The task: Below are the records; restate all of them exactly.

Input material:
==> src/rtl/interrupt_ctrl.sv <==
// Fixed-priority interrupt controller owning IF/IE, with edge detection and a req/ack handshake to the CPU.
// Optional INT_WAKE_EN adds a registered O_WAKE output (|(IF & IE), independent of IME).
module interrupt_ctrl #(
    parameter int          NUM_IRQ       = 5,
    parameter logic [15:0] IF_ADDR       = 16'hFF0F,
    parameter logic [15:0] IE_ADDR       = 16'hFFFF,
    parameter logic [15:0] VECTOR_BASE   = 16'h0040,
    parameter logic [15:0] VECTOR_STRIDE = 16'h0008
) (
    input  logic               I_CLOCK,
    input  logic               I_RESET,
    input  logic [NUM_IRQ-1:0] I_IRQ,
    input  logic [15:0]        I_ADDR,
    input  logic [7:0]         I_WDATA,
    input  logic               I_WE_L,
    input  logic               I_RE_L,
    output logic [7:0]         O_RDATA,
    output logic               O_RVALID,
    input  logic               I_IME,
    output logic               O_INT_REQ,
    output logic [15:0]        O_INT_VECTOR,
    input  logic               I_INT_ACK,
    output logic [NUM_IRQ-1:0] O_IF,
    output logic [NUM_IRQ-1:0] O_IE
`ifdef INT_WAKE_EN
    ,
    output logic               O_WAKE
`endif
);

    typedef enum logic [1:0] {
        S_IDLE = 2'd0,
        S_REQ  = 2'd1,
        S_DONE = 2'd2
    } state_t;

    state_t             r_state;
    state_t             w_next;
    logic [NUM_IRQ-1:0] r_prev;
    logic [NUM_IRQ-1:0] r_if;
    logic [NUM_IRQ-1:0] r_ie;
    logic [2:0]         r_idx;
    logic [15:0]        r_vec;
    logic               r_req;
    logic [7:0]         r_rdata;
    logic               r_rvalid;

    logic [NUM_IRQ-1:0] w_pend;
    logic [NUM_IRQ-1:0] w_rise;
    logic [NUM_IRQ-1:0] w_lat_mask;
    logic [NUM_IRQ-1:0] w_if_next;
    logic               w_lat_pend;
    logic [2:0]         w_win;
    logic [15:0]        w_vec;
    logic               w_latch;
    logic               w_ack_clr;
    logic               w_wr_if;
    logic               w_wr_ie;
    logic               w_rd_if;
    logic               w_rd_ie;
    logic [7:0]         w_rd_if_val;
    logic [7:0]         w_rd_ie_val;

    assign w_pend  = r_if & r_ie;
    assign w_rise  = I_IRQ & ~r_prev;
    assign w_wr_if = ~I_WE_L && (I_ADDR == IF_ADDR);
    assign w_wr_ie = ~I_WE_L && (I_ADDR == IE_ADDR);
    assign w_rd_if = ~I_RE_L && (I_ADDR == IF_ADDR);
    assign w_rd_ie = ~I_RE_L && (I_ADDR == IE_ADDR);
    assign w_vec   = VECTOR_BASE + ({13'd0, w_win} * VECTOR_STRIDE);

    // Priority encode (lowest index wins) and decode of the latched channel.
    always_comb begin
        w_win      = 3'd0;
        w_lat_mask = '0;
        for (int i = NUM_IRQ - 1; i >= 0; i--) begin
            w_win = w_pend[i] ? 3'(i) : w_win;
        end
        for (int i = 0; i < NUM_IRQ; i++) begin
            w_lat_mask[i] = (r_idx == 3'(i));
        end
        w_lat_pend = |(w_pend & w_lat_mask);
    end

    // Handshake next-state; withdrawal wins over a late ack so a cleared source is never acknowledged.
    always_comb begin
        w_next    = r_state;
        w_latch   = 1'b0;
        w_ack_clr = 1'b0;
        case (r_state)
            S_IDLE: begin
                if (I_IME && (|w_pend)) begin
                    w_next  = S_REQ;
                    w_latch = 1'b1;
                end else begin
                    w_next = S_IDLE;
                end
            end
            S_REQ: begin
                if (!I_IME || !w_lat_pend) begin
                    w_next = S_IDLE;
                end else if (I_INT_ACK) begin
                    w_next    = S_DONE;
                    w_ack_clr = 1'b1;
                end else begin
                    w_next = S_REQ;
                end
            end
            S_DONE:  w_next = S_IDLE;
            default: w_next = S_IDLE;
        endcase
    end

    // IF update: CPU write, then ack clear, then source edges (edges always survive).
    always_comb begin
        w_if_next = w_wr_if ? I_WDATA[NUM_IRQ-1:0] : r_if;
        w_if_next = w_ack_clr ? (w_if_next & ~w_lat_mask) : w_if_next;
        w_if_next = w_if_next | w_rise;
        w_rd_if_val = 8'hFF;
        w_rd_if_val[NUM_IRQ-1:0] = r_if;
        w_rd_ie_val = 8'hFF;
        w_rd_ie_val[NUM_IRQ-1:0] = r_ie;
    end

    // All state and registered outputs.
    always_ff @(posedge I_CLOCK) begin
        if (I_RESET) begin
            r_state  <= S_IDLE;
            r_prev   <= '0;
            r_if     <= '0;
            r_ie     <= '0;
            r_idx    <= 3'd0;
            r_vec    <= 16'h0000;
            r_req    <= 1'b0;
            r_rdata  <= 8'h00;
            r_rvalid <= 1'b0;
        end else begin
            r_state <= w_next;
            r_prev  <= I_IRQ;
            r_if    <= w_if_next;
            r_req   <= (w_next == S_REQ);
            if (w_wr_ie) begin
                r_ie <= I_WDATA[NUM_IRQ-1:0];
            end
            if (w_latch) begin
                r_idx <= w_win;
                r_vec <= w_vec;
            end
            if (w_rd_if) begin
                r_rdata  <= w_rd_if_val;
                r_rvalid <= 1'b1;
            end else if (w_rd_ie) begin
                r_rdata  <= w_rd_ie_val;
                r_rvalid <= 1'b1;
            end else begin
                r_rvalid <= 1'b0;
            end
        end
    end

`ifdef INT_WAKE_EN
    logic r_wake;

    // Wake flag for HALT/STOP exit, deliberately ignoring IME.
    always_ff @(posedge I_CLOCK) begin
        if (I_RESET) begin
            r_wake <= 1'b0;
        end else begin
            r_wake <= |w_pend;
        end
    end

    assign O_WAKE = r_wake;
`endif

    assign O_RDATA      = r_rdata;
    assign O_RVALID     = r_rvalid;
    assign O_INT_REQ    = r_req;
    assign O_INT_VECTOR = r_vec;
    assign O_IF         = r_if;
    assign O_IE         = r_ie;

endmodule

Solution for this task:
==> src/rtl/interrupt_ctrl.sv <==
// Fixed-priority interrupt controller owning IF/IE, with edge detection and a req/ack handshake to the CPU.
// Optional INT_WAKE_EN adds a registered O_WAKE output (|(IF & IE), independent of IME).
module interrupt_ctrl #(
    parameter int          NUM_IRQ       = 5,
    parameter logic [15:0] IF_ADDR       = 16'hFF0F,
    parameter logic [15:0] IE_ADDR       = 16'hFFFF,
    parameter logic [15:0] VECTOR_BASE   = 16'h0040,
    parameter logic [15:0] VECTOR_STRIDE = 16'h0008
) (
    input  logic               I_CLOCK,
    input  logic               I_RESET,
    input  logic [NUM_IRQ-1:0] I_IRQ,
    input  logic [15:0]        I_ADDR,
    input  logic [7:0]         I_WDATA,
    input  logic               I_WE_L,
    input  logic               I_RE_L,
    output logic [7:0]         O_RDATA,
    output logic               O_RVALID,
    input  logic               I_IME,
    output logic               O_INT_REQ,
    output logic [15:0]        O_INT_VECTOR,
    input  logic               I_INT_ACK,
    output logic [NUM_IRQ-1:0] O_IF,
    output logic [NUM_IRQ-1:0] O_IE
`ifdef INT_WAKE_EN
    ,
    output logic               O_WAKE
`endif
);

    typedef enum logic [1:0] {
        S_IDLE = 2'd0,
        S_REQ  = 2'd1,
        S_DONE = 2'd2
    } state_t;

    state_t             r_state;
    state_t             w_next;
    logic [NUM_IRQ-1:0] r_prev;
    logic [NUM_IRQ-1:0] r_if;
    logic [NUM_IRQ-1:0] r_ie;
    logic [2:0]         r_idx;
    logic [15:0]        r_vec;
    logic               r_req;
    logic [7:0]         r_rdata;
    logic               r_rvalid;

    logic [NUM_IRQ-1:0] w_pend;
    logic [NUM_IRQ-1:0] w_rise;
    logic [NUM_IRQ-1:0] w_lat_mask;
    logic [NUM_IRQ-1:0] w_if_next;
    logic               w_lat_pend;
    logic [2:0]         w_win;
    logic [15:0]        w_vec;
    logic               w_latch;
    logic               w_ack_clr;
    logic               w_wr_if;
    logic               w_wr_ie;
    logic               w_rd_if;
    logic               w_rd_ie;
    logic [7:0]         w_rd_if_val;
    logic [7:0]         w_rd_ie_val;

    assign w_pend  = r_if & r_ie;
    assign w_rise  = I_IRQ & ~r_prev;
    assign w_wr_if = ~I_WE_L && (I_ADDR == IF_ADDR);
    assign w_wr_ie = ~I_WE_L && (I_ADDR == IE_ADDR);
    assign w_rd_if = ~I_RE_L && (I_ADDR == IF_ADDR);
    assign w_rd_ie = ~I_RE_L && (I_ADDR == IE_ADDR);
    assign w_vec   = VECTOR_BASE + ({13'd0, w_win} * VECTOR_STRIDE);

    // Priority encode (lowest index wins) and decode of the latched channel.
    always_comb begin
        w_win      = 3'd0;
        w_lat_mask = '0;
        for (int i = NUM_IRQ - 1; i >= 0; i--) begin
            w_win = w_pend[i] ? 3'(i) : w_win;
        end
        for (int i = 0; i < NUM_IRQ; i++) begin
            w_lat_mask[i] = (r_idx == 3'(i));
        end
        w_lat_pend = |(w_pend & w_lat_mask);
    end

    // Handshake next-state; withdrawal wins over a late ack so a cleared source is never acknowledged.
    always_comb begin
        w_next    = r_state;
        w_latch   = 1'b0;
        w_ack_clr = 1'b0;
        case (r_state)
            S_IDLE: begin
                if (I_IME && (|w_pend)) begin
                    w_next  = S_REQ;
                    w_latch = 1'b1;
                end else begin
                    w_next = S_IDLE;
                end
            end
            S_REQ: begin
                if (!I_IME || !w_lat_pend) begin
                    w_next = S_IDLE;
                end else if (I_INT_ACK) begin
                    w_next    = S_DONE;
                    w_ack_clr = 1'b1;
                end else begin
                    w_next = S_REQ;
                end
            end
            S_DONE:  w_next = S_IDLE;
            default: w_next = S_IDLE;
        endcase
    end

    // IF update: CPU write, then ack clear, then source edges (edges always survive).
    always_comb begin
        w_if_next = w_wr_if ? I_WDATA[NUM_IRQ-1:0] : r_if;
        w_if_next = w_ack_clr ? (w_if_next & ~w_lat_mask) : w_if_next;
        w_if_next = w_if_next | w_rise;
        w_rd_if_val = 8'hFF;
        w_rd_if_val[NUM_IRQ-1:0] = r_if;
        w_rd_ie_val = 8'hFF;
        w_rd_ie_val[NUM_IRQ-1:0] = r_ie;
    end

    // All state and registered outputs.
    always_ff @(posedge I_CLOCK) begin
        if (I_RESET) begin
            r_state  <= S_IDLE;
            r_prev   <= '0;
            r_if     <= '0;
            r_ie     <= '0;
            r_idx    <= 3'd0;
            r_vec    <= 16'h0000;
            r_req    <= 1'b0;
            r_rdata  <= 8'h00;
            r_rvalid <= 1'b0;
        end else begin
            r_state <= w_next;
            r_prev  <= I_IRQ;
            r_if    <= w_if_next;
            r_req   <= (w_next == S_REQ);
            if (w_wr_ie) begin
                r_ie <= I_WDATA[NUM_IRQ-1:0];
            end
            if (w_latch) begin
                r_idx <= w_win;
                r_vec <= w_vec;
            end
            if (w_rd_if) begin
                r_rdata  <= w_rd_if_val;
                r_rvalid <= 1'b1;
            end else if (w_rd_ie) begin
                r_rdata  <= w_rd_ie_val;
                r_rvalid <= 1'b1;
            end else begin
                r_rvalid <= 1'b0;
            end
        end
    end

`ifdef INT_WAKE_EN
    logic r_wake;

    // Wake flag for HALT/STOP exit, deliberately ignoring IME.
    always_ff @(posedge I_CLOCK) begin
        if (I_RESET) begin
            r_wake <= 1'b0;
        end else begin
            r_wake <= |w_pend;
        end
    end

    assign O_WAKE = r_wake;
`endif

    assign O_RDATA      = r_rdata;
    assign O_RVALID     = r_rvalid;
    assign O_INT_REQ    = r_req;
    assign O_INT_VECTOR = r_vec;
    assign O_IF         = r_if;
    assign O_IE         = r_ie;

endmodule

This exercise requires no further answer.